Let $G=S_5$ be symmetric group. Let $H=\langle(1,2,3)\rangle$ be subgroup of $G$.
How many subgroups of $G$ which is conjugate to $H$?
My try: $H$ is sylow $3$ subgroup of $G$, so the number of conjugate subgroups are $1$ or $4$ or $10$ because it decides $5!÷3=40$ and $\equiv 1\bmod 3$. And $H$ is not normal subgroup, so the number of conjugate subgroups of $H$ is $4$ or $10$. But I cannot proceed from here. Thank you in advance.

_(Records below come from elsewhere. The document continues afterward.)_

<file path="config.mk">
export PLATFORM = sky130hd
export DESIGN_NAME = memory_arbiter
export DESIGN_NICKNAME = d
export VERILOG_FILES = /design/src/rtl/memory_arbiter.sv
export SDC_FILE = /design/constraint.sdc
export NUM_CORES = 1
export LEC_CHECK = 0
export ABC_AREA = 1
export BUFFER_PORTS_ARGS = -buffer_cell sky130_fd_sc_hd__buf_2
export CAP_MARGIN = 20
export CORE_MARGIN = 4
export CORE_UTILIZATION = 47
export CTS_CLUSTER_SIZE = 14
export DETAILED_ROUTE_END_ITERATION = 16
export PLACE_DENSITY_LB_ADDON = 0.1
export SLEW_MARGIN = 0
export SYNTH_ARGS = -nofsm -noshare
export SYNTH_HDL_FRONTEND = slang
export SYNTH_SLANG_ARGS = --single-unit
</file>
<file path="constraint.sdc">
create_clock -name clk -period 1.77 [get_ports clk]
set_clock_uncertainty 0.1 [all_clocks]
set_input_delay 0.0885 -clock clk [delete_from_list [all_inputs] [get_ports clk]]
set_output_delay 0.0885 -clock clk [all_outputs]
set_load 0.005 [all_outputs]
</file>
<file path="src/rtl/memory_arbiter.sv">
// Two-client round-robin arbiter in front of a single-port RAM.
// Each transaction runs IDLE -> ACCESS -> SETTLE -> DONE, with the RAM bus held stable for two cycles.
module memory_arbiter #(
  parameter int addrBits = 16,
  parameter int dataBits = 16
) (
  input  logic                clk,
  input  logic                reset,
  input  logic                aReq,
  input  logic                aWrite,
  input  logic [addrBits-1:0] aAddress,
  input  logic [dataBits-1:0] aDataIn,
  output logic                aAck,
  output logic [dataBits-1:0] aDataOut,
  input  logic                bReq,
  input  logic                bWrite,
  input  logic [addrBits-1:0] bAddress,
  input  logic [dataBits-1:0] bDataIn,
  output logic                bAck,
  output logic [dataBits-1:0] bDataOut,
  input  logic [dataBits-1:0] ramDataOut,
  output logic                ramReadWriteMode,
  output logic [addrBits-1:0] ramAddress,
  output logic [dataBits-1:0] ramDataIn,
  output logic                busy
);

  localparam logic RAM_READ  = 1'b0;
  localparam logic RAM_WRITE = 1'b1;

  typedef enum logic [1:0] {IDLE, ACCESS, SETTLE, DONE} state_t;

  state_t              r_state;
  logic                r_grantB;
  logic                r_lastGrantB;
  logic                r_write;
  logic [addrBits-1:0] r_addr;
  logic [dataBits-1:0] r_data;

  logic w_pickB;
  logic w_onBus;

  // On a tie the client that was not granted last time wins.
  assign w_pickB = bReq && (!aReq || !r_lastGrantB);
  assign w_onBus = (r_state == ACCESS) || (r_state == SETTLE);

  // The RAM only ever sees the latched transaction, and only while it is on the bus.
  assign ramAddress       = w_onBus ? r_addr : '0;
  assign ramDataIn        = w_onBus ? r_data : '0;
  assign ramReadWriteMode = (w_onBus && r_write) ? RAM_WRITE : RAM_READ;

  always_ff @(posedge clk) begin
    if (!reset) begin
      r_state      <= IDLE;
      r_grantB     <= 1'b0;
      r_lastGrantB <= 1'b1;
      r_write      <= 1'b0;
      r_addr       <= '0;
      r_data       <= '0;
      aAck         <= 1'b0;
      bAck         <= 1'b0;
      aDataOut     <= '0;
      bDataOut     <= '0;
      busy         <= 1'b0;
    end else begin
      aAck <= 1'b0;
      bAck <= 1'b0;
      case (r_state)
        IDLE: begin
          if (aReq || bReq) begin
            r_grantB     <= w_pickB;
            r_lastGrantB <= w_pickB;
            r_write      <= w_pickB ? bWrite   : aWrite;
            r_addr       <= w_pickB ? bAddress : aAddress;
            r_data       <= w_pickB ? bDataIn  : aDataIn;
            busy         <= 1'b1;
            r_state      <= ACCESS;
          end
        end
        ACCESS: r_state <= SETTLE;
        SETTLE: begin
          // Read data is valid in the second bus cycle, so capture it here.
          if (!r_write) begin
            if (r_grantB) bDataOut <= ramDataOut;
            else          aDataOut <= ramDataOut;
          end
          aAck    <= !r_grantB;
          bAck    <= r_grantB;
          r_state <= DONE;
        end
        DONE: begin
          // Requests are deliberately ignored here so a held Req is not serviced twice.
          busy    <= 1'b0;
          r_state <= IDLE;
        end
        default: r_state <= IDLE;
      endcase
    end
  end

endmodule

</file>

Any subgroup of $S_5$ which is conjugate to $H$ will be of the form $\langle(a,b,c)\rangle$, for some subset $\{a,b,c\}\subseteq \{1,2,3,4,5\}$ of size $3$. There are ${5\choose 3}=10$ such subsets. Note that $\langle(a,b,c)\rangle=\langle(c,b,a)\rangle$, so there is at most a unique subgroup conjugate to $H$ for each of these $10$ subsets.

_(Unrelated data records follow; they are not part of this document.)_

**config.mk**
```make
export PLATFORM = sky130hd
export DESIGN_NAME = itch_msg_assembler_flat
export DESIGN_NICKNAME = d
export VERILOG_FILES = /design/src/rtl/itch_pkg.sv /design/src/rtl/itch_msg_assembler_if.sv /design/src/rtl/itch_byte_merge.sv /design/src/rtl/itch_msg_assembler.sv /design/src/flat_wrapper.sv
export SDC_FILE = /design/constraint.sdc
export NUM_CORES = 2
export LEC_CHECK = 0
export CORE_MARGIN = 2
export CORE_UTILIZATION = 51
export CTS_CLUSTER_DIAMETER = 30
export DETAILED_ROUTE_END_ITERATION = 16
export HOLD_SLACK_MARGIN = 0.05
export PLACE_DENSITY = 0.73
export SLEW_MARGIN = 20
export SYNTH_ARGS = -nofsm -noshare
export SYNTH_HDL_FRONTEND = slang
export SYNTH_SLANG_ARGS = --single-unit
```
**constraint.sdc**
```tcl
create_clock -name clk -period 16.85 [get_ports clk]
set_clock_uncertainty 0.05 [all_clocks]
set_input_delay 5.055 -clock clk [delete_from_list [all_inputs] [get_ports clk]]
set_output_delay 5.055 -clock clk [all_outputs]
set_load 0.01 [all_outputs]
```
===== src/rtl/noc_rr_arbiter.sv =====
// Round-robin arbiter that merges CPU_NB valid/ready request streams into one
// registered NOC output stage. Each beat is tagged with its source index. A
// requester may keep the grant for up to MAX_BURST consecutive beats.
module noc_rr_arbiter #(
  parameter int unsigned CPU_NB    = 4,
  parameter int unsigned DATA_W    = 64,
  parameter int unsigned MAX_BURST = 4,
  parameter int unsigned IDX_W     = $clog2(CPU_NB)
) (
  input  logic                          clk,
  input  logic                          rst_n,
  input  logic [CPU_NB-1:0]             in_vld,
  output logic [CPU_NB-1:0]             in_rdy,
  input  logic [CPU_NB-1:0][DATA_W-1:0] in_data,
  output logic                          out_vld,
  input  logic                          out_rdy,
  output logic [DATA_W-1:0]             out_data,
  output logic [IDX_W-1:0]              out_src,
  output logic                          busy
);

  localparam int unsigned      CNT_W     = $clog2(MAX_BURST + 1);
  localparam logic [CNT_W-1:0] BURST_LIM = CNT_W'(MAX_BURST);
  localparam logic [IDX_W-1:0] LAST_IDX  = IDX_W'(CPU_NB - 1);

  logic [IDX_W-1:0] last_grant;
  logic [IDX_W-1:0] winner;
  logic [IDX_W-1:0] cand;
  logic [CNT_W-1:0] burst_cnt;
  logic [CNT_W-1:0] burst_nxt;
  logic             win_vld;
  logic             lock;
  logic             load_en;

  assign load_en = !out_vld || out_rdy;

  // The previous winner keeps the grant while it is still requesting and its
  // burst has started but not reached the limit.
  assign lock = in_vld[last_grant] && (burst_cnt != '0) && (burst_cnt < BURST_LIM);

  // Winner search: locked requester, otherwise first valid index after
  // last_grant with wrap; last_grant is examined last.
  always_comb begin
    winner  = last_grant;
    win_vld = 1'b0;
    cand    = '0;
    if (lock) begin
      win_vld = 1'b1;
    end else begin
      for (int unsigned k = 1; k <= CPU_NB; k++) begin
        cand = IDX_W'((32'(last_grant) + k) % CPU_NB);
        if (!win_vld && in_vld[cand]) begin
          winner  = cand;
          win_vld = 1'b1;
        end
      end
    end
  end

  // Burst counter advance for the current winner.
  always_comb begin
    burst_nxt = CNT_W'(1);
    if (winner == last_grant && burst_cnt < BURST_LIM) begin
      burst_nxt = burst_cnt + 1'b1;
    end
  end

  // Accept strobe; gated by rst_n because during reset the empty output stage
  // would otherwise advertise a load slot.
  always_comb begin
    in_rdy = '0;
    if (rst_n && load_en && win_vld) begin
      in_rdy = CPU_NB'(1) << winner;
    end
  end

  assign busy = out_vld || (|in_vld);

  // Output stage, grant history and burst count.
  always_ff @(posedge clk or negedge rst_n) begin
    if (!rst_n) begin
      out_vld    <= 1'b0;
      out_data   <= '0;
      out_src    <= '0;
      last_grant <= LAST_IDX;
      burst_cnt  <= '0;
    end else if (load_en) begin
      if (win_vld) begin
        out_vld    <= 1'b1;
        out_data   <= in_data[winner];
        out_src    <= winner;
        last_grant <= winner;
        burst_cnt  <= burst_nxt;
      end else begin
        out_vld    <= 1'b0;
        burst_cnt  <= '0;
      end
    end
  end

endmodule

===== config.mk =====
export PLATFORM = sky130hd
export DESIGN_NAME = noc_rr_arbiter
export DESIGN_NICKNAME = d
export VERILOG_FILES = /design/src/rtl/noc_rr_arbiter.sv
export SDC_FILE = /design/constraint.sdc
export NUM_CORES = 1
export LEC_CHECK = 0
export CORE_AREA = 2 2 130 132
export DETAILED_ROUTE_END_ITERATION = 10
export DIE_AREA = 0 0 132 134
export GPL_ROUTABILITY_DRIVEN = 0
export GPL_TIMING_DRIVEN = 0
export MAX_ROUTING_LAYER = met4
export PLACE_DENSITY = 0.73
export SYNTH_ARGS = -nofsm -noshare
export SYNTH_HDL_FRONTEND = slang
export SYNTH_SLANG_ARGS = --single-unit

===== constraint.sdc =====
create_clock -name clk -period 2.55 [get_ports clk]
set_input_delay 0.3825 -clock clk [delete_from_list [all_inputs] [get_ports clk]]
set_output_delay 0.3825 -clock clk [all_outputs]
set_load 0.005 [all_outputs]

==> results.json <==
{
  "fmax_mhz": 354,
  "status": "finished with violations",
  "cpPeakStageDelay_ns": 0.57,
  "synth_enable_flop_cells": 0,
  "max_slew.worst_pin.slew_ns": 0.744,
  "drv_cap": 0,
  "vias": 5344,
  "cp_common_cell": "buf_4",
  "grt_pass1_wl_mm": 33.1,
  "avgSynthCellArea_um2": 11.0,
  "start_kind": "register",
  "gr-total-overflow": 0,
  "synth_top_area_share_pct": 36.2,
  "start_util_pct": 29.7,
  "cp.required_ns": 2.17,
  "syn-cell-area_um2": 4840,
  "final_nets": 1086,
  "stdcell_area_um2": 10200,
  "clock_path_buffers": 2,
  "die-area_um2": 17700,
  "clkTransAtPathRegs_ns": 0.06,
  "arrival_ns": 2.44,
  "synth_commonest_cells": "mux2i_1 (129), dfrtp_1 (70), nand2_1 (68)",
  "finalWirelength_mm": 22.5,
  "ant_nets": 0,
  "cp_top_family": "compound AO/OA/AOI/OAI gates",
  "synth.net_count": 704,
  "relSlewSlack_pct": 50.4,
  "ir_drop_mv": 0.888,
  "cts.sinks": 72,
  "ys_seq_elements": 72,
  "path_max_fanout": 4,
  "io_pins": 335,
  "numCtsBuffers": 9,
  "cpMaxStageDelayCell": "dfstp_2",
  "rsz0062_at_grt": "yes",
  "grt_max_degree": 49,
  "layout_setup_ws_ns": -0.271,
  "async_reset_ff_share_pct": 100,
  "synth_most_common_cell": "mux2i_1",
  "insertion_delay_ns": 0.34,
  "worstHoldPathType": "input pin to register",
  "syn_to_final_growth_pct": 111,
  "coreArea_um2": 16300,
  "drt-pass1-iter-count": 4,
  "drv_slew": 0,
  "place_inst": 992,
  "viasPerCell": 5.11,
  "finalSetupViolations": 70,
  "routedWlPerCell_um": 21.5,
  "drive_gt1_share_pct": 26.4,
  "die_y_um": 134,
  "violations": "setup timing",
  "leakagePower_nw": 4.09,
  "cts_max_level": 3,
  "dpl.hpwl_mm": 16.0,
  "n_antenna_cell": 0,
  "fin_crit_sh_pct": 111,
  "fin_setup_tns_ns": -9.63,
  "dpl-instance-area_um2": 8460,
  "worst-setup-path-type": "register to primary output",
  "drt_iter0_drc": 207,
  "synth_area_leaders": "dfrtp_1 (36%), mux2i_1 (27%), o221ai_2 (11%), nand2_1 (5.3%), o221ai_1 (4.9%)",
  "dpl_worst_slack_ns": -1.25,
  "yosys.area.top_type": "dfrtp_1",
  "ctsRootBufferMaster": "clkbuf_16",
  "synth_cell_type_count": 43,
  "drc": 0,
  "min_period_ns": 2.82,
  "crit_chain": "buf_4, mux2i_1, a221oi_2, buf_4, a21oi_4, o32a_1, nand3b_1, nor2_1, buf_2",
  "synthCells": 439,
  "critical_path.endpoint_type": "primary output",
  "synth_seq_area_share_pct": 37.3,
  "fin_skew_ns": 0.00477,
  "hold_viol_final": 0,
  "timing.hold.ws_ns": 0.417,
  "power_mw": 15.7,
  "yosys_warnings": 0,
  "antenna_found_initial": 0,
  "cts_tree": "built",
  "ys.flop_type": "dfrtp_1",
  "rrSetupSlack_ns": -0.20,
  "power_density_nw_per_um2": 1540,
  "row_count": 47,
  "instances_no_fill": 1046,
  "die_w_um": 132,
  "cp.buffers_inverters": 3,
  "grt_pass1_vias": 5903,
  "io_buffers": 332,
  "final_core_util_pct": 62.6,
  "grt_use_total_pct": 25.2
}
## registers in the layout (all words and copies together) (netlist names)
register and count:
out_vld 1, out_data 64, burst_cnt 3, out_src 2
last_grant 2
## worst register-to-register path: stages, from the launching register on
cell and delay (ns):
dfstp_2 0.57, buf_4 0.12, mux2i_1 0.09, a221oi_2 0.30, buf_4 0.18, a21oi_4 0.06
o32a_1 0.34, buf_6 0.14, buf_6 0.12, nand2b_4 0.16, buf_12 0.15, buf_16 0.14
buf_4 0.14, o221ai_1 0.16
## layout make-up
class,instances,area (um^2)
timing repair buffer,372,3930
sequential,72,1800
inverter,7,28.8
clock inverter,3,15.0
tap,220,275
multi-input combinational,318,3340
buffer,41,538
fill,1261,6080
clock buffer,13,270
## cell families (layout without fill, tap and decap cells)
group	count (synthesis)	after routing	synth area share [%]
buffers and inverters	49	436	5.59
multiplexers	131	131	27.4
AO/OA/AOI/OAI	83	83	19.5
XOR/XNOR	2	2	0.518
adder cells (fa/ha/maj)	2	2	0.517
AND/OR/NAND/NOR	100	100	9.19
flip-flops	72	72	37.3
## timing repair
item,in CTS,in global routing
resized for setup,179,67
hold endpoints to repair,25,0
cloned,11,2
pin swaps,31,34
setup endpoints to repair,70,74
hold buffers,1,0
buffers inserted,26,5
## routing by layer
metal	vias to the layer above	GRT usage, %	wire length, um
li1	2449	-	-
met4	0	10.3	642
met1	2612	27.5	8560
met5	-	-	0
met3	39	4.80	1230
met2	244	45.0	12100
## power by group
part | internal [mW] | total (mW) | switching [mW]
Clock | 0.735 | 1.25 | 0.510
Sequential | 1.73 | 2.08 | 0.354
Combinational | 7.25 | 12.4 | 5.12
Total | 9.71 | 15.7 | 5.99
## worst paths after layout
kind | start | endpoint | cells past startpoint
worst max-delay path | last_grant[0] | in_rdy[3] | 9
worst min-delay path | in_vld[3] | out_vld | 3
worst max register to register | last_grant[0] | out_data[58] | 13
worst min register to register | out_data[38] | out_data[38] | 2
max in group asynchronous | rst_n | last_grant[1] | 3
min in group asynchronous | rst_n | out_vld | 2
## placed cells by master (no fill, tap or decap), types with 2 or more instances in the layout
cell type,synthesis,routed
inv_2,2,2
o21ai_1,2,2
buf_12,0,21
inv_1,5,4
o221ai_1,27,16
nand3_1,3,3
ha_1,2,2
buf_8,0,9
mux2i_2,0,26
mux2i_4,0,28
o221ai_2,37,48
a2111oi_4,0,2
clkbuf_1,8,5
nand2_1,68,68
clkbuf_2,0,4
nor2_2,0,2
a21oi_1,4,3
mux2i_1,129,75
nor2_1,10,8
nor4_2,1,2
buf_16,0,8
clkbuf_8,0,3
nor3b_1,3,2
nor2b_1,2,2
clkinv_2,0,3
buf_4,15,13
buf_2,18,7
a22o_1,2,2
o21a_1,2,2
buf_6,1,17
nand2b_1,5,4
dfstp_2,2,2
dfrtp_1,70,70
nor3_1,2,2
clkbuf_16,0,11
clkdlybuf4s50_1,0,326
No activity file was read; power rests on OpenSTA's default activity.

Finally note that for any subset $\{a,b,c\}\subseteq \{1,2,3,4,5\}$, there is a permutation in $S_5$ taking the set $\{1,2,3\}$ to $\{a,b,c\}$. This element will conjugate $H$ to $\langle(a,b,c)\rangle$.
Thus all $10$ of the subsets correspond to subgroups conjugate to $H$.